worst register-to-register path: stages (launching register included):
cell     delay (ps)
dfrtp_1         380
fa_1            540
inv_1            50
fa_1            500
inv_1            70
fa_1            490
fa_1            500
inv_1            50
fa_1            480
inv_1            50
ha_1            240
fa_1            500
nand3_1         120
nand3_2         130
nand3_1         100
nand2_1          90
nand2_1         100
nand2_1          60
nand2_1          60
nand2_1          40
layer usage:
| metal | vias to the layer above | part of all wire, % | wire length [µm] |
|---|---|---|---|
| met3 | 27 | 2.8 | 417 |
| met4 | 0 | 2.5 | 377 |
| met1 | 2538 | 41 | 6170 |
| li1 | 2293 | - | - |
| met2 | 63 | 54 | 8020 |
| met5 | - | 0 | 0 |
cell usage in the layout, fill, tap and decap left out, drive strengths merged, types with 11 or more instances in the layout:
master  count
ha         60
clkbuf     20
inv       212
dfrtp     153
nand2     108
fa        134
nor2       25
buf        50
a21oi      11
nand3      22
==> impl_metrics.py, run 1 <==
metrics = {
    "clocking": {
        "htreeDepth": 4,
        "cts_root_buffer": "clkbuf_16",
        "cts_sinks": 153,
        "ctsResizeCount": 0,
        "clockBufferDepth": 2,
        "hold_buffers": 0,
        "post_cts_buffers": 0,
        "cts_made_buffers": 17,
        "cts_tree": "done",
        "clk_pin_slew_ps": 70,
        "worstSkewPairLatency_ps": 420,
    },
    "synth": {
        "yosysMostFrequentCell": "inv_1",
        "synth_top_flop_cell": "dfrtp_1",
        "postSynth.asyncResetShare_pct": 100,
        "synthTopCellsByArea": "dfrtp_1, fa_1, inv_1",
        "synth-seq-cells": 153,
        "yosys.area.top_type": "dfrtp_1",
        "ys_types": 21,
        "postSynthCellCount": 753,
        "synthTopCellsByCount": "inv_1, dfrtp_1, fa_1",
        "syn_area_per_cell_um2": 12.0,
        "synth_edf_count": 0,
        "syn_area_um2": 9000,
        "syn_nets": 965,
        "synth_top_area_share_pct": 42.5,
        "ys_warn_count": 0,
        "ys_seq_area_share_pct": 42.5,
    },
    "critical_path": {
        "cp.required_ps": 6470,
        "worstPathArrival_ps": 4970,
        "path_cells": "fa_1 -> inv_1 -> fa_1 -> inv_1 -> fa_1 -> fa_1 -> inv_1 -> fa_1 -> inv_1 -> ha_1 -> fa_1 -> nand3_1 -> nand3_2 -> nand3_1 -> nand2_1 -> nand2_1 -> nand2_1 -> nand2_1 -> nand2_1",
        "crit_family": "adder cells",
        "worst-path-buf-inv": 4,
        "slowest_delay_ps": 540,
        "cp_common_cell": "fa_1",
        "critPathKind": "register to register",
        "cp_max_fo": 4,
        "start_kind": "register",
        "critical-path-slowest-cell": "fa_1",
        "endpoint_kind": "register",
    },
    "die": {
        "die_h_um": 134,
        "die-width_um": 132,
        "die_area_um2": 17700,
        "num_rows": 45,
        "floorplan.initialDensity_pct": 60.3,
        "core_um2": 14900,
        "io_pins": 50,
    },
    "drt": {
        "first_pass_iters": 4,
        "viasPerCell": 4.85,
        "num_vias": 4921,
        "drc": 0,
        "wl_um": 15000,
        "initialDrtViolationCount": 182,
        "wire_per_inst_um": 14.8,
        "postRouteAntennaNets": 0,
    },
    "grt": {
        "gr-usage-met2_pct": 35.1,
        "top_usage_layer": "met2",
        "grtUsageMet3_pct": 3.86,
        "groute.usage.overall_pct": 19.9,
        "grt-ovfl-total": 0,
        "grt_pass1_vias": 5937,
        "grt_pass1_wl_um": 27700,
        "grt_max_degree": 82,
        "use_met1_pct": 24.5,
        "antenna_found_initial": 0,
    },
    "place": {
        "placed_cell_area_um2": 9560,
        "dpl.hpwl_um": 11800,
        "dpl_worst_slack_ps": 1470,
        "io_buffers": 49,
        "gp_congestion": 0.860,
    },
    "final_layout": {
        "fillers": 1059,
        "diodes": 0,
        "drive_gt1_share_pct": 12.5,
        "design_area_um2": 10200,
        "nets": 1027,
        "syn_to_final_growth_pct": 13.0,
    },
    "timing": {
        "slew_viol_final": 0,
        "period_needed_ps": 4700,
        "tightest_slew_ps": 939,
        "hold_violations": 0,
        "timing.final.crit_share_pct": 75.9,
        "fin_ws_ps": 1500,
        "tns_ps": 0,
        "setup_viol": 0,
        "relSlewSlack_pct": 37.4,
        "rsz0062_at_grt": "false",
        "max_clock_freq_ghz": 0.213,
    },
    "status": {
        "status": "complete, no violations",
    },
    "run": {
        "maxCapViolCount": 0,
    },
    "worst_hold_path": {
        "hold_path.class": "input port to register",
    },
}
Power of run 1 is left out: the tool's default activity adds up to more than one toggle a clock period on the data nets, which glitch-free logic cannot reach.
==> config.mk <==
export PLATFORM = sky130hd
export DESIGN_NAME = serial_addsub_n
export DESIGN_NICKNAME = d
export VERILOG_FILES = /design/src/rtl/sum_pkg.sv /design/src/rtl/serial_addsub_slice.sv /design/src/rtl/serial_addsub_n.sv
export SDC_FILE = /design/constraint.sdc
export NUM_CORES = 1
export LEC_CHECK = 0
export BUFFER_PORTS_ARGS = -buffer_cell sky130_fd_sc_hd__buf_4
export CAP_MARGIN = 25
export CORE_MARGIN = 2
export CORE_UTILIZATION = 45
export DETAILED_ROUTE_END_ITERATION = 7
export MAX_ROUTING_LAYER = met4
export PLACE_DENSITY = 0.72
export SLEW_MARGIN = 20
export SYNTH_ARGS = -nofsm -noshare
export SYNTH_HDL_FRONTEND = slang
export SYNTH_SLANG_ARGS = --single-unit
==> constraint.sdc <==
create_clock -name clk -period 2.1 [get_ports clk]
set_input_delay 0.42 -clock clk [delete_from_list [all_inputs] [get_ports clk]]
set_output_delay 0.42 -clock clk [all_outputs]
set_load 0.005 [all_outputs]
==> src/rtl/sum_pkg.sv <==
// Shared types and constants for the bit-serial adder/subtractor.
//   state_e    : sequencer states
//   DEF_N      : default operand width
//   DEF_CC     : default cycles per operation
//   DEF_W      : default chunk width (DEF_N / DEF_CC)
//   cnt_w()    : chunk counter width, $clog2(cc) but never below 1
package sum_pkg;

  typedef enum logic [0:0] {
    IDLE = 1'b0,
    RUN  = 1'b1
  } state_e;

  localparam int DEF_N  = 128;
  localparam int DEF_CC = 64;
  localparam int DEF_W  = DEF_N / DEF_CC;

  function automatic int cnt_w(input int cc);
    return (cc <= 1) ? 1 : $clog2(cc);
  endfunction

endpackage

==> src/rtl/serial_addsub_slice.sv <==
// Combinational W-bit ripple slice of the serial adder/subtractor.
// In subtract mode b is inverted here; the +1 of the two's complement is
// supplied by the caller through cin on the first chunk.
//   a, b      in  W  operand chunks
//   cin       in  1  carry into bit 0
//   sub       in  1  1 = invert b
//   r         out W  sum chunk
//   cout      out 1  carry out of the MSB
//   c_msb_in  out 1  carry into the MSB (only built when SUM_OVF_EN is defined)
module serial_addsub_slice
  import sum_pkg::*;
#(
  parameter int W = DEF_W
) (
  input  logic [W-1:0] a,
  input  logic [W-1:0] b,
  input  logic         cin,
  input  logic         sub,
  output logic [W-1:0] r,
  output logic         cout
`ifdef SUM_OVF_EN
  ,
  output logic         c_msb_in
`endif
);

  logic [W-1:0] b_x;

  always_comb begin
    b_x = b ^ {W{sub}};
    {cout, r} = {1'b0, a} + {1'b0, b_x} + {{W{1'b0}}, cin};
  end

`ifdef SUM_OVF_EN
  // sum bit = a ^ b ^ carry_in, so the MSB carry-in falls out of the result bit.
  assign c_msb_in = r[W-1] ^ a[W-1] ^ b_x[W-1];
`endif

endmodule

==> src/rtl/serial_addsub_n.sv <==
// Bit-serial N-bit adder/subtractor: one operation spans CC cycles, W = N/CC
// bits per cycle, least significant chunk first. The inter-chunk carry lives
// in a register, so the combinational path is only W bits wide.
// Optional feature macro: SUM_OVF_EN adds the signed-overflow output ovf.
//   clk      in   1  clock, rising edge
//   rst      in   1  asynchronous reset, active-low
//   start    in   1  begin an operation; chunk 0 of a/b sampled this cycle
//   sub      in   1  mode sampled with start: 0 = a+b, 1 = a-b
//   a, b     in   W  operand chunks for the current cycle
//   c        out  W  registered result chunk
//   c_valid  out  1  c holds a valid chunk
//   busy     out  1  operation in progress (cycle after start .. last chunk sampled)
//   done     out  1  one-cycle pulse with the last valid chunk
//   cout     out  1  final carry while done=1 (sub: 1 = no borrow)
//   ovf      out  1  signed overflow while done=1 (SUM_OVF_EN only)
//
// state | meaning
// IDLE  | waiting for start; a start here processes chunk 0
// RUN   | processing chunk cnt_q each cycle, until chunk CC-1
module serial_addsub_n
  import sum_pkg::*;
#(
  parameter  int N  = DEF_N,
  parameter  int CC = DEF_CC,
  localparam int W  = N / CC
) (
  input  logic         clk,
  input  logic         rst,
  input  logic         start,
  input  logic         sub,
  input  logic [W-1:0] a,
  input  logic [W-1:0] b,
  output logic [W-1:0] c,
  output logic         c_valid,
  output logic         busy,
  output logic         done,
  output logic         cout
`ifdef SUM_OVF_EN
  ,
  output logic         ovf
`endif
);

  localparam int                CNT_W    = cnt_w(CC);
  localparam logic [CNT_W-1:0]  LAST_CNT = CNT_W'(CC - 1);

  if (CC < 1 || (N % CC) != 0) begin : g_bad_cfg
    $error("serial_addsub_n: N must be a positive multiple of CC");
  end

  state_e             state_q, state_d;
  logic [CNT_W-1:0]   cnt_q, cnt_d;
  logic               carry_q, carry_d;
  logic               sub_q, sub_d;
  logic [W-1:0]       c_q, c_d;
  logic               c_valid_q, c_valid_d;
  logic               busy_q, busy_d;
  logic               done_q, done_d;
  logic               cout_q, cout_d;

  logic               is_idle;
  logic               active;
  logic               last;
  logic               s_cur;
  logic               cin;
  logic [W-1:0]       r;
  logic               cy;

`ifdef SUM_OVF_EN
  logic               ovf_q, ovf_d;
  logic               c_msb_in;
`endif

  serial_addsub_slice #(
    .W (W)
  ) u_slice (
    .a        (a),
    .b        (b),
    .cin      (cin),
    .sub      (s_cur),
    .r        (r),
    .cout     (cy)
`ifdef SUM_OVF_EN
    ,
    .c_msb_in (c_msb_in)
`endif
  );

  always_comb begin
    is_idle = (state_q == IDLE);
    // In IDLE a start launches chunk 0; in RUN every cycle is a chunk and
    // a stray start is simply ignored.
    active  = is_idle ? start : 1'b1;
    // Mode comes straight from the port on chunk 0, from the latch afterwards.
    s_cur   = is_idle ? sub : sub_q;
    // Chunk 0 carries in the +1 of the two's complement when subtracting.
    cin     = is_idle ? sub : carry_q;
    // cnt_q is 0 in IDLE, so CC==1 finishes on the start cycle itself.
    last    = active && (cnt_q == LAST_CNT);

    state_d   = state_q;
    cnt_d     = cnt_q;
    carry_d   = carry_q;
    sub_d     = (is_idle && start) ? sub : sub_q;
    c_d       = c_q;
    if (active) begin
      c_d = r;
      if (last) begin
        state_d = IDLE;
        cnt_d   = '0;
        carry_d = 1'b0;
      end else begin
        state_d = RUN;
        cnt_d   = cnt_q + CNT_W'(1);
        carry_d = cy;
      end
    end
    c_valid_d = active;
    busy_d    = active && !last;
    done_d    = last;
    cout_d    = last && cy;
`ifdef SUM_OVF_EN
    ovf_d     = last && (c_msb_in ^ cy);
`endif
  end

  always_ff @(posedge clk or negedge rst) begin
    if (!rst) begin
      state_q   <= IDLE;
      cnt_q     <= '0;
      carry_q   <= 1'b0;
      sub_q     <= 1'b0;
      c_q       <= '0;
      c_valid_q <= 1'b0;
      busy_q    <= 1'b0;
      done_q    <= 1'b0;
      cout_q    <= 1'b0;
`ifdef SUM_OVF_EN
      ovf_q     <= 1'b0;
`endif
    end else begin
      state_q   <= state_d;
      cnt_q     <= cnt_d;
      carry_q   <= carry_d;
      sub_q     <= sub_d;
      c_q       <= c_d;
      c_valid_q <= c_valid_d;
      busy_q    <= busy_d;
      done_q    <= done_d;
      cout_q    <= cout_d;
`ifdef SUM_OVF_EN
      ovf_q     <= ovf_d;
`endif
    end
  end

  assign c       = c_q;
  assign c_valid = c_valid_q;
  assign busy    = busy_q;
  assign done    = done_q;
  assign cout    = cout_q;
`ifdef SUM_OVF_EN
  assign ovf     = ovf_q;
`endif

endmodule

==> summary.md, run 1 <==
| Metric | Value |
|---|---|
| Post-synthesis sequential area ratio | `55.35%` |
| CTS tree | `built` |
| Worst rel slew slack | `77.25%` |
| Final Hold Viols | `0` |
| Crit path kind | `reg2reg` |
| Antenna cells | `0` |
| First-pass GRT wire length | `1.952 mm` |
| DR vias/cell | `5.253` |
| DRT Pass-1 Iters | `4` |
| Syn nets | `73` |
| Via count | `520` |
| Syn Inst Count | `62` |
| CP endpoint kind | `flop` |
| Leak Pwr | `0.3743 nW` |
| Hold slack | `0.3773 ns` |
| CTS Buffer Depth | `2` |
| Mapped cell area | `678.2 sq um` |
| Total number of yosys warnings | `0` |
| Setup TNS Final | `0 ns` |
| Most common cell after layout, fill and taps aside | `buf_4` |
| Fin Clk Skew | `0.002609 ns` |
| Final Cycle Share | `95.39%` |
| Layout area overhead | `26.38%` |
| Post-CTS Setup Bufs | `0` |
| Root buf cell | `clkbuf_4` |
| Synth Area per Inst | `10.94 sq um` |
| GP Congestion | `0.8858` |
| FP Rows | `14` |
| Final ANT Viol Nets | `0` |
| Initial Utilization | `46.64%` |
| HP Class | `in2reg` |
| Synth cell types | `23` |
| DR WL/cell | `11.94 um` |
| Max rail drop VDD | `0.0004845 V` |
| Worst-Skew Late Latency | `0.28 ns` |
| Worst-Margin Slew | `0.3408 ns` |
| Core outline area | `0.001454 sq mm` |
| Gr usage total | `15.29%` |
| Number of synthesized register bits | `15` |
| Worst path arrival time | `2.19 ns` |
| Slew Viols, Final | `0` |
| CP Launch Type | `flop` |
| Fmax | `499.2 MHz` |
| Initial antenna violation count | `0` |
| Clock sink total | `15` |
| Starting DRT DRC Count | `11` |
| Reg2Reg Setup Slack | `0.1 ns` |
| Layout Nets | `95` |
| Final HPWL DP | `896.5 um` |
| Critical path required time | `2.28 ns` |
| Most frequent cells in the layout | `buf_4 (16), dfrtp_1 (15), nand2_1 (7), a21oi_1 (6)` |
| Final Critical Period | `2.003 ns` |
| Vias in the first global route | `481` |
| Max-cap violation count | `0` |
| Largest net degree at the start of global routing | `16` |
| Top Ports | `14` |
| RSZ-0062 raised after global routing | `no` |
| PwrDens | `1220 mW/mm^2` |
| Crit-path max FO | `4` |
| Setup violations, final | `0` |
| Die Y | `42.82 um` |
| DRC | `0` |
| DIE WIDTH | `42.82 um` |
| Routed wire length | `1.182 mm` |
| Grt ovf | `0` |
| H-Tree Depth | `1` |
| Num CTS Buffers | `3` |
| Layout cells sized above 1 | `30.12%` |
| Die Area | `0.001834 sq mm` |
| Clock transition at the registers of the reported paths | `0.08 ns` |
| Status | `finished, final reports clean` |
| Buffers on Ports | `13` |
final timing paths:
kind                                from  endpoint  cells past startpoint
worst max-delay path             state_q      cout                      6
worst min-delay path                 sub     sub_q                      2
worst max register to register   state_q      cout                      6
worst min register to register  cnt_q[5]  cnt_q[5]                      1
max in group asynchronous            rst  cnt_q[4]                      2
min in group asynchronous            rst      c[0]                      2
stage by stage:
stage | power (mW) | std cells | area, sq um | util (%) | setup slack (ns)
after CTS | 1.056 | 99 | 854.6 | 58.78 | 0.08478
after global placement | 0.8741 | 94 | 818.3 | 56.28 | -0.03675
after detailed placement | 0.8899 | 94 | 818.3 | 56.28 | -0.08006
after floorplan | 0.7479 | 62 | 678.2 | - | 0.1039
after global routing | 1.142 | 99 | 857.1 | 58.95 | 0.003482
final | 1.046 | 99 | 857.1 | 58.95 | 0.09677
report_power, final:
group          internal, mW  switching [mW]  leakage (nW)
registers             0.400          0.0939         0.173
clock network        0.0737          0.0868        0.0150
logic                 0.200           0.191         0.186
total                 0.674           0.372         0.374
area by class of cell:
class | instances | area [sq um]
fillers | 123 | 596.8
flip-flops and latches | 15 | 375.4
multi-input cells | 41 | 280.3
repair buffers | 17 | 130.1
clock buffers | 4 | 26.28
inverters | 6 | 25.02
well taps | 16 | 20.02
flip-flops by register name, indices dropped and copies added (netlist names):
register  flops
c             2
cnt_q         6
busy          1
sub_q         1
carry_q       1
done          1
cout          1
state_q       1
c_valid       1
routing by layer:
layer  routed length [um]  global-route usage, %  up-vias
li1                     -                      -      256
met1                  540                  17.73      242
met2                  550                  23.64       17
met3                   58                  3.830        5
met4                   31                  9.375        0
met5                    0                      -        -
worst max-delay path: stages (launching register included):
cell and delay, ns:
dfrtp_1 0.43, nor2b_2 0.14, a21oi_1 0.08, xor2_1 0.17, fa_1 0.42, fa_1 0.39
nor4_1 0.28
cell usage after synthesis:
| library cell | number | area [sq um] |
|---|---|---|
| nor3_1 | 1 | 5.000 |
| mux2_2 | 1 | 11.26 |
| a21oi_1 | 6 | 30.03 |
| nor2_2 | 1 | 6.260 |
| nor4_1 | 1 | 6.260 |
| o31ai_1 | 2 | 15.01 |
| nor2b_1 | 1 | 6.260 |
| nand3_1 | 1 | 5.000 |
| nor2_1 | 3 | 11.26 |
| o21ai_0 | 5 | 25.02 |
| dfrtp_1 | 15 | 375.4 |
| or3_1 | 1 | 6.260 |
| inv_1 | 5 | 18.77 |
| nand4_2 | 1 | 12.51 |
| xor2_1 | 2 | 17.52 |
| inv_4 | 1 | 6.260 |
| ha_1 | 1 | 12.51 |
| fa_1 | 2 | 40.04 |
| nand2_1 | 7 | 26.28 |
| xnor2_1 | 2 | 17.52 |
| o2111ai_1 | 1 | 8.760 |
| o21ai_2 | 1 | 8.760 |
| nand2b_1 | 1 | 6.260 |
repair_timing:
| item | CTS | global route |
|---|---|---|
| endpoints found under the setup margin | 0 | 2 |
| gates resized for setup | 0 | 1 |
| hold endpoints to repair | 15 | 0 |
| hold buffers | 1 | 0 |
logic make-up (layout without fill, tap and decap cells):
family | after synthesis | count (layout) | synth area share, %
AND/OR/NAND/NOR | 18 | 18 | 13.47
AO/OA/AOI/OAI | 15 | 15 | 12.91
flip-flops | 15 | 15 | 55.35
buffers and inverters | 6 | 27 | 3.691
XOR/XNOR | 4 | 4 | 5.167
adder cells (fa/ha/maj) | 3 | 3 | 7.749
multiplexers | 1 | 1 | 1.660
No activity file was read; power rests on OpenSTA's default activity.
==> run 2, diff against run 1 <==
Settings changed: CORE_ASPECT_RATIO set to 1.25, CORE_UTILIZATION 45 to 37, PLACE_DENSITY 0.72 to 0.62.
Clock period 2.1 ns to 1.8 ns, I/O delays scaled along.
==> summary.md, run 2 (same netlist as run 1, synthesis figures left out) <==
| Metric | Value |
|---|---|
| Critical-path cell list | `nor2b_2, a21oi_2, xor2_2, fa_2, fa_2, a21oi_2` |
| H-Tree Depth | `1 (unchanged)` |
| Final Cycle Share | `102.6% (+7.2 points)` |
| Max-cap violation count | `0 (unchanged)` |
| Critical path required time | `1.98 ns (-0.30 ns)` |
| Crit-path max FO | `4 (unchanged)` |
| Fin Clk Skew | `0.005759 ns (+0.003150 ns)` |
| DRC | `0 (unchanged)` |
| Final Critical Period | `1.847 ns (-0.1558 ns)` |
| Final core occ | `51.22% (-7.7 points)` |
| Initial Utilization | `38.88% (-7.8 points)` |
| Top Ports | `14 (unchanged)` |
| Initial antenna violation count | `0 (unchanged)` |
| FP Rows | `17 (+3)` |
| Max rail drop VDD | `0.0007142 V (+47%)` |
| Vias in the first global route | `479 (-0.42%)` |
| Clock sink total | `15 (unchanged)` |
| Clock transition at the registers of the reported paths | `0.09 ns (about the same)` |
| Setup WS post-layout | `-0.04745 ns (-0.1442 ns)` |
| GP Congestion | `0.7890 (-11%)` |
| Worst r2r src | `state_q` |
| PwrDens | `1429 mW/mm^2 (+17%)` |
| First-pass GRT wire length | `2.070 mm (+6.0%)` |
| Root buf cell | `clkbuf_4` |
| Final ANT Viol Nets | `0 (unchanged)` |
| Area occupied by multi-input gates | `311.5 sq um (+11%)` |
| CP Launch Type | `flop` |
| CP endpoint kind | `flop` |
| Die Area | `0.002193 sq mm (+20%)` |
| HP Class | `in2reg` |
| Layout area overhead | `31.73%` |
| Failing checks | `negative setup slack` |
| Slew Viols, Final | `0 (unchanged)` |
| Grt ovf | `0 (unchanged)` |
| DIE WIDTH | `42.29 um (-1.2%)` |
| Final Hold Viols | `0 (unchanged)` |
| Starting DRT DRC Count | `7 (-4)` |
| Status | `finished, violations left` |
| Fillers | `181 (+47%)` |
| Fmax | `541.3 MHz (+8.4%)` |
| Worst path arrival time | `2.03 ns (-0.16 ns)` |
| Die Y | `51.87 um (+21%)` |
| DR WL/cell | `11.39 um (-4.6%)` |
| Leak Pwr | `0.3799 nW (+1.5%)` |
| Layout cells sized above 1 | `39.76% (+9.6 points)` |
| Num CTS Buffers | `3 (unchanged)` |
| Final Power | `1.277 mW (+22%)` |
| Largest net degree at the start of global routing | `16 (unchanged)` |
| Core outline area | `0.001744 sq mm (+20%)` |
| DR vias/cell | `5.010 (-4.6%)` |
| Worst rel slew slack | `74.22% (-3.0 points)` |
| RSZ-0062 raised after global routing | `yes` |
| DRT Pass-1 Iters | `5 (+1)` |
| Antenna cells | `0 (unchanged)` |
| CTS Buffer Depth | `2 (unchanged)` |
| Most common cell after layout, fill and taps aside | `buf_4` |
| CTS tree | `built` |
| Hold_sp | `sub` |
| Most frequent cells in the layout | `buf_4 (16), dfrtp_1 (15), nand2_1 (7), inv_1 (5), o21ai_0 (5)` |
| Buffers on Ports | `13 (unchanged)` |
| Worst-Margin Slew | `0.3862 ns (+0.04537 ns)` |
| Max stage delay on crit path | `0.54 ns (+0.11 ns)` |
| Routed wire length | `1.162 mm (-1.7%)` |
| Top reg by flops | `cnt_q` |
| Beginning of the critical path | `state_q` |
| Worst-Skew Late Latency | `0.28 ns (about the same)` |
| Slowest stage cell, crit path | `fa_2` |
| Layout Nets | `95 (unchanged)` |
| Final HPWL DP | `864.6 um (-3.6%)` |
| Max reg flops | `6 (unchanged)` |
| Setup violations, final | `1 (+1)` |
| Via count | `511 (-1.7%)` |
| Crit path kind | `reg2reg` |
| Seq. cell area | `375.4 sq um (unchanged)` |
| Gr usage total | `13.15% (-2.1 points)` |
run 2: changes by cell type in the layout (fill, tap and decap cells not counted), sizes merged:
| cell | delta |
|---|---|
| clkbuf | -1 |
| clkinv | +1 |
run 2: per-layer routing:
metal,vias to the layer above,global-route usage [%],routed length (um)
met2,12,21.79,645
met4,0,7.813,14
li1,252,-,-
met3,2,2.083,50
met5,-,-,0
met1,245,15.02,451
run 2: layout make-up:
| cell class | instances | area share (%) |
|---|---|---|
| well taps | 19 | 2.661 |
| inverters | 6 | 2.801 |
| repair buffers | 17 | 14.57 |
| clock buffers | 3 | 2.521 |
| flip-flops and latches | 15 | 42.02 |
| clock inverters | 1 | 0.5602 |
| multi-input cells | 41 | 34.87 |
run 2: what timing repair did:
item	in CTS	in global routing
setup buffers	1	0
gates resized for setup	0	5
hold endpoints to repair	15	0
pin swaps	0	0
hold buffers	1	0
endpoints found under the setup margin	3	3
run 2: worst paths after layout:
| kind | slack (ns) | depth (start not counted) | to |
|---|---|---|---|
| min | 0.32 | 2 | sub_q |
| min in group asynchronous | 0.46 | 2 | c_valid |
| max reg2reg | -0.05 | 6 | c[1] |
| max | -0.05 | 6 | c[1] |
| max in group asynchronous | 1.17 | 2 | cout |
| min reg2reg | 0.48 | 1 | cnt_q[5] |
run 2: per-stage QoR:
stage               TNS [ns]  hold slack, ns  setup WS, ns  area, sq um  std cells
floorplan                  0         0.06441     0.0004907        686.9         62
global placement     -0.2521          0.2242       -0.1094        823.3         96
detailed placement   -0.3481          0.2230       -0.1358        823.3         96
CTS                 -0.08657          0.3086      -0.04529        868.3        102
global route         -0.2211          0.3043       -0.1145        893.4        102
finish              -0.04745          0.3177      -0.04745        893.4        102
run 2: worst max-delay path: cells and delay by family (launching register included):
kind / cells / cell delay (ns)
AO/OA/AOI/OAI: 2 / 0.11
XOR/XNOR: 1 / 0.16
adder cells (fa/ha/maj): 2 / 0.90
flip-flops: 1 / 0.43
AND/OR/NAND/NOR: 1 / 0.15
run 2: report_power, final:
| part | leakage, nW | switching, mW | total, mW | internal [mW] |
|---|---|---|---|---|
| Clock | 0.0177 | 0.105 | 0.188 | 0.0825 |
| Sequential | 0.173 | 0.105 | 0.571 | 0.466 |
| Combinational | 0.189 | 0.240 | 0.518 | 0.278 |
| Total | 0.380 | 0.450 | 1.28 | 0.827 |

WORK INSTRUCTIONS: Beginning with the first line of the records above, reproduce each line exactly, ending at the line that contains "li1 | 2293 | - | - |", and leave out everything else.

TASK OUTPUT:
worst register-to-register path: stages (launching register included):
cell     delay (ps)
dfrtp_1         380
fa_1            540
inv_1            50
fa_1            500
inv_1            70
fa_1            490
fa_1            500
inv_1            50
fa_1            480
inv_1            50
ha_1            240
fa_1            500
nand3_1         120
nand3_2         130
nand3_1         100
nand2_1          90
nand2_1         100
nand2_1          60
nand2_1          60
nand2_1          40
layer usage:
| metal | vias to the layer above | part of all wire, % | wire length [µm] |
|---|---|---|---|
| met3 | 27 | 2.8 | 417 |
| met4 | 0 | 2.5 | 377 |
| met1 | 2538 | 41 | 6170 |
| li1 | 2293 | - | - |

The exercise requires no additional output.